LISTED RECORDS:

※ ※ ※

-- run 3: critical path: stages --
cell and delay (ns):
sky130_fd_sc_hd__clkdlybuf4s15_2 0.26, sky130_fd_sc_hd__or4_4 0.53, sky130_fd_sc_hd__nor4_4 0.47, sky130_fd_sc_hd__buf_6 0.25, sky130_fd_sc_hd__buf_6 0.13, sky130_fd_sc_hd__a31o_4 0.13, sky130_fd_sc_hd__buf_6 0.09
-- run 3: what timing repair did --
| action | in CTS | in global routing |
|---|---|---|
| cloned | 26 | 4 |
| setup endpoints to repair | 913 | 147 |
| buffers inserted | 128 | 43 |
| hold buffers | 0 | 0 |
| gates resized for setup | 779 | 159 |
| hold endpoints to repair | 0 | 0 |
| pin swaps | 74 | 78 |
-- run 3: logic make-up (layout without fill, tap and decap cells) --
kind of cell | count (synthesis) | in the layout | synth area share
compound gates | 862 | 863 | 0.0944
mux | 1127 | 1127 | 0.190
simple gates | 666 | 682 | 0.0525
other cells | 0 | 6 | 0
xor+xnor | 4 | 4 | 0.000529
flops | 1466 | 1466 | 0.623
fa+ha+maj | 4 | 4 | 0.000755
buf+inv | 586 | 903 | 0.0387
Context: an optimization exercise on an open-source flow, tuned for small area and few clock cycles per item. The choices shown serve that exercise and are no tape-out recipe.
Where RTL was checked, it was by simulation tests only, not by an equivalence proof against the original.
Function not checked in runs 1 to 3: the RTL went through the layout flow alone.
Power figures rest on the tool's default switching activity, not on a simulated workload.

### flow/design.v
package spq_pkg;
  localparam int Depth  = 16;
  localparam int DataW  = 32;
  localparam int PrioW  = 16;
  localparam int CountW = $clog2(Depth + 1);
  localparam logic [1:0] StInserted = 2'd0;
  localparam logic [1:0] StRemoved  = 2'd1;
  localparam logic [1:0] StEmpty    = 2'd2;
  localparam logic [1:0] StFull     = 2'd3;
  localparam logic OpInsert = 1'b0;
  localparam logic OpRemove = 1'b1;
endpackage
module spq_cell #(
  parameter logic [3:0] Init = 4'd0
) (
  input  logic        clk_i,
  input  logic        rst_ni,
  input  logic        wr_i,        
  input  logic [31:0] cmd_data_i,
  input  logic [15:0] cmd_prio_i,
  input  logic [4:0]  count_i,     
  input  logic        pend_i,      
  input  logic [4:0]  held_i,      
  input  logic [15:0] pend_prio_i,
  input  logic [3:0]  depth_i,     
  output logic        behind_o,    
  output logic        free_o,      
  output logic [31:0] data_o
);
  localparam int DataW = spq_pkg::DataW;
  localparam int PrioW = spq_pkg::PrioW;
  logic [3:0]       depth_q;
  logic [DataW-1:0] data_q;
  logic [PrioW-1:0] prio_q;
  logic             new_q;         
  logic             valid, free, ge;
  function automatic logic ge16(input logic [15:0] a, input logic [15:0] b);
    logic gt, eq;
    gt = 1'b0;
    eq = 1'b1;
    for (int i = 15; i >= 0; i--) begin
      gt = gt | (eq & a[i] & ~b[i]);
      eq = eq & ~(a[i] ^ b[i]);
    end
    ge16 = gt | eq;
  endfunction
  function automatic logic lt5(input logic [4:0] a, input logic [4:0] b);
    logic lt, eq;
    lt = 1'b0;
    eq = 1'b1;
    for (int i = 4; i >= 0; i--) begin
      lt = lt | (eq & ~a[i] & b[i]);
      eq = eq & ~(a[i] ^ b[i]);
    end
    lt5 = lt;
  endfunction
  function automatic logic [3:0] inc4(input logic [3:0] a);
    inc4 = {a[3] ^ (&a[2:0]), a[2] ^ (&a[1:0]), a[1] ^ a[0], ~a[0]};
  endfunction
  assign valid = lt5({1'b0, depth_q}, held_i);
  assign free  = (depth_q == count_i[3:0]);
  assign ge    = ge16(prio_q, pend_prio_i);
  always_ff @(posedge clk_i or negedge rst_ni) begin
    if (!rst_ni) begin
      depth_q <= Init;
    end else if (pend_i) begin
      if (new_q) depth_q <= depth_i;
      else if (valid && ge) depth_q <= inc4(depth_q);
    end
  end
  always_ff @(posedge clk_i) begin
    new_q <= wr_i && free;
    if (wr_i && free) begin
      data_q <= cmd_data_i;
      prio_q <= cmd_prio_i;
    end
  end
  assign behind_o = valid && !ge;
  assign free_o   = free;
  assign data_o   = data_q;
endmodule
module sorted_priority_queue_unit (
  input  logic              clk_i,
  input  logic              rst_ni,
  input  logic              start,
  output logic              busy,
  input  logic              operation_i,
  input  logic [31:0]       entry_data_i,
  input  logic [15:0]       entry_priority_i,
  output logic              done_o,
  output logic [31:0]       result_data_o,
  output logic [1:0]        status_o,
  output logic [4:0]        entry_count_o
);
  localparam int Depth = spq_pkg::Depth;
  localparam int DataW = spq_pkg::DataW;
  localparam int PrioW = spq_pkg::PrioW;
  localparam int CountW = spq_pkg::CountW;
  localparam logic [1:0] StInserted = spq_pkg::StInserted;
  localparam logic [1:0] StRemoved = spq_pkg::StRemoved;
  localparam logic [1:0] StEmpty = spq_pkg::StEmpty;
  localparam logic [1:0] StFull = spq_pkg::StFull;
  localparam logic OpInsert = spq_pkg::OpInsert;
  logic [Depth-1:0]       slot_behind, slot_free;
  logic [DataW-1:0]       slot_data [Depth];
  logic                   accept, full, empty, ins, rem;
  logic [CountW-1:0]      count_q, held;
  logic [3:0]             depth;
  logic                   done_q, removed_q, pend_q;
  logic [PrioW-1:0]       pend_prio_q;
  logic [1:0]             status_q, status_d;
  logic [DataW-1:0]       result;
  assign busy   = 1'b0;
  assign accept = start;
  assign full   = count_q[4];
  assign empty  = (count_q == '0);
  assign ins    = accept && (operation_i == OpInsert) && !full;
  assign rem    = accept && (operation_i != OpInsert) && !empty;
  assign held = count_q - CountW'(pend_q);
  for (genvar g = 0; g < Depth; g++) begin : g_slot
    spq_cell #(.Init(4'(g))) u_cell (
      .clk_i       (clk_i),
      .rst_ni      (rst_ni),
      .wr_i        (ins),
      .cmd_data_i  (entry_data_i),
      .cmd_prio_i  (entry_priority_i),
      .count_i     (count_q),
      .pend_i      (pend_q),
      .held_i      (held),
      .pend_prio_i (pend_prio_q),
      .depth_i     (depth),
      .behind_o    (slot_behind[g]),
      .free_o      (slot_free[g]),
      .data_o      (slot_data[g])
    );
  end
  always_comb begin
    depth = '0;
    for (int i = 0; i < Depth; i++) depth = depth + 4'(slot_behind[i]);
  end
  always_comb begin
    if (operation_i == OpInsert) status_d = full ? StFull : StInserted;
    else                         status_d = empty ? StEmpty : StRemoved;
  end
  always_ff @(posedge clk_i or negedge rst_ni) begin
    if (!rst_ni) begin
      count_q   <= '0;
      done_q    <= 1'b0;
      removed_q <= 1'b0;
      pend_q    <= 1'b0;
    end else begin
      done_q    <= accept;
      removed_q <= rem;
      pend_q    <= ins;
      if (ins)      count_q <= count_q + 1'b1;
      else if (rem) count_q <= count_q - 1'b1;
    end
  end
  always_ff @(posedge clk_i) begin
    pend_prio_q <= entry_priority_i;
    if (accept) status_q <= status_d;
  end
  always_comb begin
    result = '0;
    for (int i = 0; i < Depth; i++) begin
      if (slot_free[i]) result = result | slot_data[i];
    end
  end
  assign done_o        = done_q;
  assign result_data_o = removed_q ? result : '0;
  assign status_o      = status_q;
  assign entry_count_o = count_q;
endmodule
Background: an optimization exercise with open tools, aiming at small area, a short achievable clock period and few clock cycles per item. Do not read the settings as production practice.
The RTL was checked by simulation tests, not by an equivalence proof against the original design.
Power and IR drop assume default switching activity.

`design/flow/config.mk`:
```
export PLATFORM = sky130hd
export DESIGN_NAME = kvtoe_top
export DESIGN_NICKNAME = kvtoe_top
export VERILOG_FILES = /design/flow/design.v
export SDC_FILE = /design/flow/constraint.sdc
export NUM_CORES = 4
export LEC_CHECK = 0
export CAP_MARGIN = 20
export CORE_MARGIN = 2
export CORE_UTILIZATION = 45
export SLEW_MARGIN = 20
export SYNTH_MEMORY_MAX_BITS = 8192
```
`design/flow/constraint.sdc`:
```
create_clock -name core_clock -period 7.0 [get_ports {clk}]
set_input_delay 1.4000 -clock core_clock [delete_from_list [all_inputs] [get_ports {clk}]]
set_output_delay 1.4000 -clock core_clock [all_outputs]
set_load 0.01 [all_outputs]
```
`design/flow/design.v`:
```
`default_nettype none
package kvtoe_pkg;
    localparam int ENTRIES = 32;
    localparam int IDX_W   = $clog2(ENTRIES);
    localparam int CNT_W   = $clog2(ENTRIES + 1);
    localparam int ENTRY_W = 64 + 64 + 32 + 1;   
    typedef enum logic [1:0] {
        OP_SET    = 2'd0,
        OP_GET    = 2'd1,
        OP_DELETE = 2'd2,
        OP_CLEAR  = 2'd3
    } t_opcode;
    typedef enum logic [1:0] {
        ST_OK        = 2'd0,
        ST_NOT_FOUND = 2'd1,
        ST_NO_ROOM   = 2'd2
    } t_status;
    typedef enum logic [1:0] {
        S_IDLE,
        S_FIND,
        S_VICTIM,
        S_SHIFT
    } t_state;
    typedef struct packed {
        t_opcode     opcode;
        logic [63:0] lookup_key;
        logic [63:0] new_value;
        logic        keep_flag;
        logic [31:0] now_time;
    } t_in_item;
    typedef struct packed {
        t_status     status;
        logic [63:0] found_value;
        logic [5:0]  entry_count;
    } t_out_item;
    typedef struct packed {
        logic [63:0] key;
        logic [63:0] value;
        logic [31:0] stamp;
        logic        kept;
    } t_entry;
endpackage
`default_nettype wire
`default_nettype none
module key_value_table_oldest_eviction_core(
    input  wire logic                  i_clk,
    input  wire logic                  i_rst_n,
    input  wire logic                  start,
    output logic                       busy,
    input  wire kvtoe_pkg::t_in_item   i_item,
    output logic                       o_strobe,
    output kvtoe_pkg::t_out_item       o_result
);
    logic [kvtoe_pkg::ENTRY_W-1:0] r_mem [0:kvtoe_pkg::ENTRIES-1];
    kvtoe_pkg::t_entry r_rd_data;
    kvtoe_pkg::t_state            r_state, n_state;
    logic [kvtoe_pkg::CNT_W-1:0]  r_count, n_count;
    logic [kvtoe_pkg::CNT_W-1:0]  r_idx, n_idx;
    logic              r_pend, n_pend;
    logic [kvtoe_pkg::IDX_W-1:0]  r_pidx, n_pidx;
    logic              r_have, n_have;
    logic [kvtoe_pkg::IDX_W-1:0]  r_victim, n_victim;
    logic [31:0]       r_best, n_best;
    kvtoe_pkg::t_in_item          r_in, n_in;
    logic              r_out_vld, n_out_vld;
    kvtoe_pkg::t_out_item         r_result, n_result;
    logic              rd_en;
    logic [kvtoe_pkg::IDX_W-1:0]  rd_addr;
    logic              wr_en;
    logic [kvtoe_pkg::IDX_W-1:0]  wr_addr;
    kvtoe_pkg::t_entry            wr_data;
    kvtoe_pkg::t_entry            new_entry;
    logic accept, scan_issue, scan_end, key_match, better, table_full;
    assign busy       = (r_state != kvtoe_pkg::S_IDLE);
    assign accept     = start && !busy;
    assign scan_issue = (r_idx < r_count);
    assign scan_end   = !r_pend && !scan_issue;
    assign key_match  = r_pend && (r_rd_data.key == r_in.lookup_key);
    assign better     = r_pend && !r_rd_data.kept &&
                        (!r_have || (r_rd_data.stamp < r_best));
    assign table_full = (r_count == kvtoe_pkg::CNT_W'(kvtoe_pkg::ENTRIES));
    assign new_entry.key   = r_in.lookup_key;
    assign new_entry.value = r_in.new_value;
    assign new_entry.stamp = r_in.now_time;
    assign new_entry.kept  = r_in.keep_flag;
    assign o_strobe = r_out_vld;
    assign o_result = r_result;
    always_comb begin
        n_state = r_state;
        unique case (r_state)
            kvtoe_pkg::S_IDLE: begin
                if (accept) begin
                    n_state = kvtoe_pkg::S_FIND;
                end
            end
            kvtoe_pkg::S_FIND: begin
                if (r_in.opcode == kvtoe_pkg::OP_CLEAR) begin
                    n_state = kvtoe_pkg::S_IDLE;
                end else if (key_match) begin
                    n_state = (r_in.opcode == kvtoe_pkg::OP_DELETE) ? kvtoe_pkg::S_SHIFT : kvtoe_pkg::S_IDLE;
                end else if (scan_end) begin
                    n_state = (r_in.opcode == kvtoe_pkg::OP_SET && table_full) ? kvtoe_pkg::S_VICTIM : kvtoe_pkg::S_IDLE;
                end
            end
            kvtoe_pkg::S_VICTIM: begin
                if (scan_end) begin
                    n_state = r_have ? kvtoe_pkg::S_SHIFT : kvtoe_pkg::S_IDLE;
                end
            end
            kvtoe_pkg::S_SHIFT: begin
                if (scan_end) begin
                    n_state = kvtoe_pkg::S_IDLE;
                end
            end
            default: n_state = kvtoe_pkg::S_IDLE;
        endcase
    end
    always_comb begin
        n_count   = r_count;
        n_idx     = r_idx;
        n_pend    = 1'b0;
        n_pidx    = r_pidx;
        n_have    = r_have;
        n_victim  = r_victim;
        n_best    = r_best;
        n_in      = r_in;
        n_out_vld = 1'b0;
        n_result  = r_result;
        rd_en     = 1'b0;
        rd_addr   = r_idx[kvtoe_pkg::IDX_W-1:0];
        wr_en     = 1'b0;
        wr_addr   = r_pidx;
        wr_data   = new_entry;
        if (r_state != kvtoe_pkg::S_IDLE && scan_issue) begin
            rd_en  = 1'b1;
            n_idx  = r_idx + kvtoe_pkg::CNT_W'(1);
            n_pend = 1'b1;
            n_pidx = r_idx[kvtoe_pkg::IDX_W-1:0];
        end
        unique case (r_state)
            kvtoe_pkg::S_IDLE: begin
                if (accept) begin
                    n_in   = i_item;
                    n_idx  = '0;
                    n_have = 1'b0;
                end
            end
            kvtoe_pkg::S_FIND: begin
                if (r_in.opcode == kvtoe_pkg::OP_CLEAR) begin
                    n_count   = '0;
                    n_out_vld = 1'b1;
                    n_result.status      = kvtoe_pkg::ST_OK;
                    n_result.found_value = '0;
                end else if (key_match) begin
                    n_out_vld = 1'b1;
                    n_result.status      = kvtoe_pkg::ST_OK;
                    n_result.found_value = '0;
                    unique case (r_in.opcode)
                        kvtoe_pkg::OP_SET: begin
                            wr_en   = 1'b1;
                            wr_addr = r_pidx;
                        end
                        kvtoe_pkg::OP_GET: begin
                            n_result.found_value = r_rd_data.value;
                        end
                        kvtoe_pkg::OP_DELETE: begin
                            n_out_vld = 1'b0;
                            n_idx     = kvtoe_pkg::CNT_W'(r_pidx) + kvtoe_pkg::CNT_W'(1);
                            n_pend    = 1'b0;
                        end
                        kvtoe_pkg::OP_CLEAR: begin
                            n_out_vld = 1'b1;
                        end
                        default: n_out_vld = 1'b1;
                    endcase
                end else if (scan_end) begin
                    n_result.found_value = '0;
                    if (r_in.opcode == kvtoe_pkg::OP_SET) begin
                        if (table_full) begin
                            n_idx = '0;
                        end else begin
                            wr_en     = 1'b1;
                            wr_addr   = r_count[kvtoe_pkg::IDX_W-1:0];
                            n_count   = r_count + kvtoe_pkg::CNT_W'(1);
                            n_out_vld = 1'b1;
                            n_result.status = kvtoe_pkg::ST_OK;
                        end
                    end else begin
                        n_out_vld = 1'b1;
                        n_result.status = kvtoe_pkg::ST_NOT_FOUND;
                    end
                end
            end
            kvtoe_pkg::S_VICTIM: begin
                if (better) begin
                    n_have   = 1'b1;
                    n_victim = r_pidx;
                    n_best   = r_rd_data.stamp;
                end
                if (scan_end) begin
                    if (r_have) begin
                        n_idx  = kvtoe_pkg::CNT_W'(r_victim) + kvtoe_pkg::CNT_W'(1);
                        n_pend = 1'b0;
                    end else begin
                        n_out_vld = 1'b1;
                        n_result.status      = kvtoe_pkg::ST_NO_ROOM;
                        n_result.found_value = '0;
                    end
                end
            end
            kvtoe_pkg::S_SHIFT: begin
                if (r_pend) begin
                    wr_en   = 1'b1;
                    wr_addr = r_pidx - kvtoe_pkg::IDX_W'(1);
                    wr_data = r_rd_data;
                end
                if (scan_end) begin
                    n_out_vld = 1'b1;
                    n_result.status      = kvtoe_pkg::ST_OK;
                    n_result.found_value = '0;
                    if (r_in.opcode == kvtoe_pkg::OP_SET) begin
                        wr_en   = 1'b1;
                        wr_addr = kvtoe_pkg::IDX_W'(r_count - kvtoe_pkg::CNT_W'(1));
                        wr_data = new_entry;
                    end else begin
                        n_count = r_count - kvtoe_pkg::CNT_W'(1);
                    end
                end
            end
            default: begin
                n_out_vld = 1'b0;
            end
        endcase
        n_result.entry_count = 6'(n_count);
    end
    always_ff @(posedge i_clk) begin
        if (!i_rst_n) begin
            r_state   <= kvtoe_pkg::S_IDLE;
            r_count   <= '0;
            r_pend    <= 1'b0;
            r_out_vld <= 1'b0;
        end else begin
            r_state   <= n_state;
            r_count   <= n_count;
            r_pend    <= n_pend;
            r_out_vld <= n_out_vld;
        end
    end
    always_ff @(posedge i_clk) begin
        r_idx    <= n_idx;
        r_pidx   <= n_pidx;
        r_have   <= n_have;
        r_victim <= n_victim;
        r_best   <= n_best;
        r_in     <= n_in;
        r_result <= n_result;
    end
    always_ff @(posedge i_clk) begin
        if (rd_en) begin
            r_rd_data <= r_mem[rd_addr];
        end
        if (wr_en) begin
            r_mem[wr_addr] <= wr_data;
        end
    end
endmodule
`default_nettype wire
`default_nettype none
module kvtoe_top(
    input  wire logic        clk,
    input  wire logic        rst_n,
    input  wire logic        start,
    output logic             busy,
    input  wire logic [1:0]  in_opcode,
    input  wire logic [63:0] in_key,
    input  wire logic [63:0] in_value,
    input  wire logic        in_keep,
    input  wire logic [31:0] in_time,
    output logic             out_strobe,
    output logic [1:0]       out_status,
    output logic [63:0]      out_value,
    output logic [5:0]       out_count
);
    kvtoe_pkg::t_in_item  item;
    kvtoe_pkg::t_out_item result;
    assign item.opcode     = kvtoe_pkg::t_opcode'(in_opcode);
    assign item.lookup_key = in_key;
    assign item.new_value  = in_value;
    assign item.keep_flag  = in_keep;
    assign item.now_time   = in_time;
    key_value_table_oldest_eviction_core u_core (
        .i_clk    (clk),
        .i_rst_n  (rst_n),
        .start    (start),
        .busy     (busy),
        .i_item   (item),
        .o_strobe (out_strobe),
        .o_result (result)
    );
    assign out_status = result.status;
    assign out_value  = result.found_value;
    assign out_count  = result.entry_count;
endmodule
`default_nettype wire
```
This is an optimization exercise on Yosys and OpenROAD, whose aim is small area, a short achievable clock period and few clock cycles, not a production implementation.
In this exercise RTL edits were held to simulation tests only and were not proved equivalent to the original.
Power and IR drop assume default switching activity.

File: flow/design.v
package bsm_pkg;
  localparam int PIX_W  = 8;    
  localparam int POS_W  = 4;    
  localparam int SIZE_W = 5;    
  localparam int CS_W   = 10;   
  localparam int SUM_W  = 12;   
endpackage
module bsm_ram #(
  parameter int WIDTH = 8
) (
  input  logic             clk,
  input  logic             wr,
  input  logic [WIDTH-1:0] wdata,
  input  logic [3:0]       seg,
  output logic [WIDTH-1:0] tail,
  output logic [WIDTH-1:0] tail_next    
);
  logic [WIDTH-1:0] head;
  logic [WIDTH-1:0] s1;
  logic [WIDTH-1:0] s2 [2];
  logic [WIDTH-1:0] s4 [4];
  logic [WIDTH-1:0] s7 [7];
  logic [WIDTH-1:0] m1, m2, m3, m4;
  assign m1 = seg[0] ? s1    : head;
  assign m2 = seg[1] ? s2[1] : m1;
  assign m3 = seg[2] ? s4[3] : m2;
  assign m4 = seg[3] ? s7[6] : m3;
  assign tail_next = m4;
  always_ff @(posedge clk) begin
    head  <= wr ? wdata : tail;
    s1    <= head;
    s2[0] <= m1;
    s2[1] <= s2[0];
    s4[0] <= m2;
    for (int i = 1; i < 4; i++) s4[i] <= s4[i-1];
    s7[0] <= m3;
    for (int i = 1; i < 7; i++) s7[i] <= s7[i-1];
    tail  <= m4;
  end
endmodule
Source: an optimization exercise on an open RTL-to-GDS flow (aim: small area, a short achievable clock period and few clock cycles per item). Production flows keep margins and buffers that such runs may drop.
Only simulation tests tie the RTL to the original design; equivalence was not proved.
Power is estimated from default activity; no workload was simulated.

==> flow/design.v <==
module muldiv_sequencer #(
  parameter bit FAST_SPECIAL = 1'b1,
  parameter int XLEN         = 64
) (
  input  logic            clk_i,
  input  logic            rst_i,
  input  logic            start_i,
  input  logic [2:0]      funct3_i,
  input  logic            word_i,
  input  logic [XLEN-1:0] op1_i,
  input  logic [XLEN-1:0] op2_i,
  input  logic            kill_i,
  output logic            stall_o,
  output logic            busy_o,
  output logic            done_o,
  output logic [XLEN-1:0] result_o
);
  localparam int WL = 32;
  typedef enum logic [1:0] {S_IDLE, S_CALC, S_FIX, S_DONE} state_t;
  state_t            state_q, state_d;
  logic [5:0]        cnt_q;
  logic [2:0]        op_q;
  logic              word_q;
  logic              neg_q;
  logic [XLEN-1:0]   hi_q, lo_q, opb_q, result_q;
  logic              accept;
  logic [2:0]        op_in;
  logic              is_div_in, a_signed, b_signed, a_neg, b_neg, b_zero, ovf, special;
  logic [XLEN-1:0]   a_val, b_val, a_mag, b_mag, min_val, special_res;
  assign accept = (state_q == S_IDLE) & start_i & ~kill_i;
  always_comb begin
    op_in       = (word_i & ~funct3_i[2]) ? 3'b000 : funct3_i;
    is_div_in   = op_in[2];
    a_signed    = is_div_in ? ~op_in[0] : ((op_in == 3'b001) | (op_in == 3'b010));
    b_signed    = is_div_in ? ~op_in[0] : (op_in == 3'b001);
    a_val       = word_i ? {{(XLEN-WL){a_signed & op1_i[WL-1]}}, op1_i[WL-1:0]} : op1_i;
    b_val       = word_i ? {{(XLEN-WL){b_signed & op2_i[WL-1]}}, op2_i[WL-1:0]} : op2_i;
    a_neg       = a_signed & a_val[XLEN-1];
    b_neg       = b_signed & b_val[XLEN-1];
    a_mag       = a_neg ? -a_val : a_val;
    b_mag       = b_neg ? -b_val : b_val;
    min_val     = word_i ? {{(XLEN-WL+1){1'b1}}, {(WL-1){1'b0}}} : {1'b1, {(XLEN-1){1'b0}}};
    b_zero      = (b_val == '0);
    ovf         = is_div_in & a_signed & (a_val == min_val) & (b_val == '1);
    special     = is_div_in & (b_zero | ovf);
    special_res = '0;
    if (op_in[1]) special_res = b_zero ? a_val : '0;
    else          special_res = b_zero ? '1 : a_val;
    if (word_i)   special_res = {{(XLEN-WL){special_res[WL-1]}}, special_res[WL-1:0]};
  end
  logic [XLEN:0]     mul_sum, div_shl;
  logic [XLEN-1:0]   div_diff;
  logic              div_ge;
  always_comb begin
    mul_sum  = {1'b0, hi_q} + ({1'b0, opb_q} & {(XLEN+1){lo_q[0]}});
    div_shl  = {hi_q, lo_q[XLEN-1]};
    div_ge   = (div_shl >= {1'b0, opb_q});
    div_diff = div_shl[XLEN-1:0] - opb_q;
  end
  logic [2*XLEN-1:0] prod, prod_s;
  logic [XLEN-1:0]   mul_res, div_raw, div_s, div_res, fix_res;
  always_comb begin
    prod    = {hi_q, lo_q};
    prod_s  = neg_q ? -prod : prod;
    if (word_q)              mul_res = {{(XLEN-WL){lo_q[XLEN-1]}}, lo_q[XLEN-1:XLEN-WL]};
    else if (op_q[1:0] == 0) mul_res = prod_s[XLEN-1:0];
    else                     mul_res = prod_s[2*XLEN-1:XLEN];
    div_raw = op_q[1] ? hi_q : lo_q;
    div_s   = neg_q ? -div_raw : div_raw;
    div_res = word_q ? {{(XLEN-WL){div_s[WL-1]}}, div_s[WL-1:0]} : div_s;
    fix_res = op_q[2] ? div_res : mul_res;
  end
  always_ff @(posedge clk_i or negedge rst_i) begin
    if (!rst_i) begin
      cnt_q    <= '0;
      op_q     <= '0;
      word_q   <= 1'b0;
      neg_q    <= 1'b0;
      hi_q     <= '0;
      lo_q     <= '0;
      opb_q    <= '0;
      result_q <= '0;
    end else begin
      if (accept) begin
        op_q   <= op_in;
        word_q <= word_i;
        neg_q  <= is_div_in ? (op_in[1] ? a_neg : ((a_neg ^ b_neg) & ~b_zero)) : (a_neg ^ b_neg);
        cnt_q  <= word_i ? 6'd31 : 6'd63;
        hi_q   <= '0;
        opb_q  <= is_div_in ? b_mag : a_mag;
        lo_q   <= is_div_in ? (word_i ? {a_mag[WL-1:0], {(XLEN-WL){1'b0}}} : a_mag) : b_mag;
      end else if (state_q == S_CALC) begin
        cnt_q <= cnt_q - 6'd1;
        if (op_q[2]) begin
          hi_q <= div_ge ? div_diff : div_shl[XLEN-1:0];
          lo_q <= {lo_q[XLEN-2:0], div_ge};
        end else begin
          hi_q <= mul_sum[XLEN:1];
          lo_q <= {mul_sum[0], lo_q[XLEN-1:1]};
        end
      end
      if ((state_q == S_FIX) && !kill_i)            result_q <= fix_res;
      else if (accept && FAST_SPECIAL && special)   result_q <= special_res;
    end
  end
  always_ff @(posedge clk_i or negedge rst_i) begin
    if (!rst_i) state_q <= S_IDLE;
    else        state_q <= state_d;
  end
  always_comb begin
    state_d = state_q;
    stall_o = 1'b0;
    busy_o  = 1'b0;
    done_o  = 1'b0;
    case (state_q)
      S_IDLE: begin
        stall_o = accept;
        if (accept) state_d = (FAST_SPECIAL && special) ? S_DONE : S_CALC;
      end
      S_CALC: begin
        stall_o = 1'b1;
        busy_o  = 1'b1;
        if (cnt_q == 6'd0) state_d = S_FIX;
      end
      S_FIX: begin
        stall_o = 1'b1;
        busy_o  = 1'b1;
        state_d = S_DONE;
      end
      S_DONE: begin
        done_o  = 1'b1;
        state_d = S_IDLE;
      end
      default: state_d = S_IDLE;
    endcase
    if (kill_i) state_d = S_IDLE;
  end
  assign result_o = result_q;
endmodule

※ ※ ※

TASK INSTRUCTIONS: With the line holding "assign behind_o = valid && !ge;" as the first and the line holding "localparam logic [1:0] StEmpty = spq_pkg::StEmpty;" as the last, set down that range of the entries above exactly, and nothing else.

SOLVED PROBLEM:
  assign behind_o = valid && !ge;
  assign free_o   = free;
  assign data_o   = data_q;
endmodule
module sorted_priority_queue_unit (
  input  logic              clk_i,
  input  logic              rst_ni,
  input  logic              start,
  output logic              busy,
  input  logic              operation_i,
  input  logic [31:0]       entry_data_i,
  input  logic [15:0]       entry_priority_i,
  output logic              done_o,
  output logic [31:0]       result_data_o,
  output logic [1:0]        status_o,
  output logic [4:0]        entry_count_o
);
  localparam int Depth = spq_pkg::Depth;
  localparam int DataW = spq_pkg::DataW;
  localparam int PrioW = spq_pkg::PrioW;
  localparam int CountW = spq_pkg::CountW;
  localparam logic [1:0] StInserted = spq_pkg::StInserted;
  localparam logic [1:0] StRemoved = spq_pkg::StRemoved;
  localparam logic [1:0] StEmpty = spq_pkg::StEmpty;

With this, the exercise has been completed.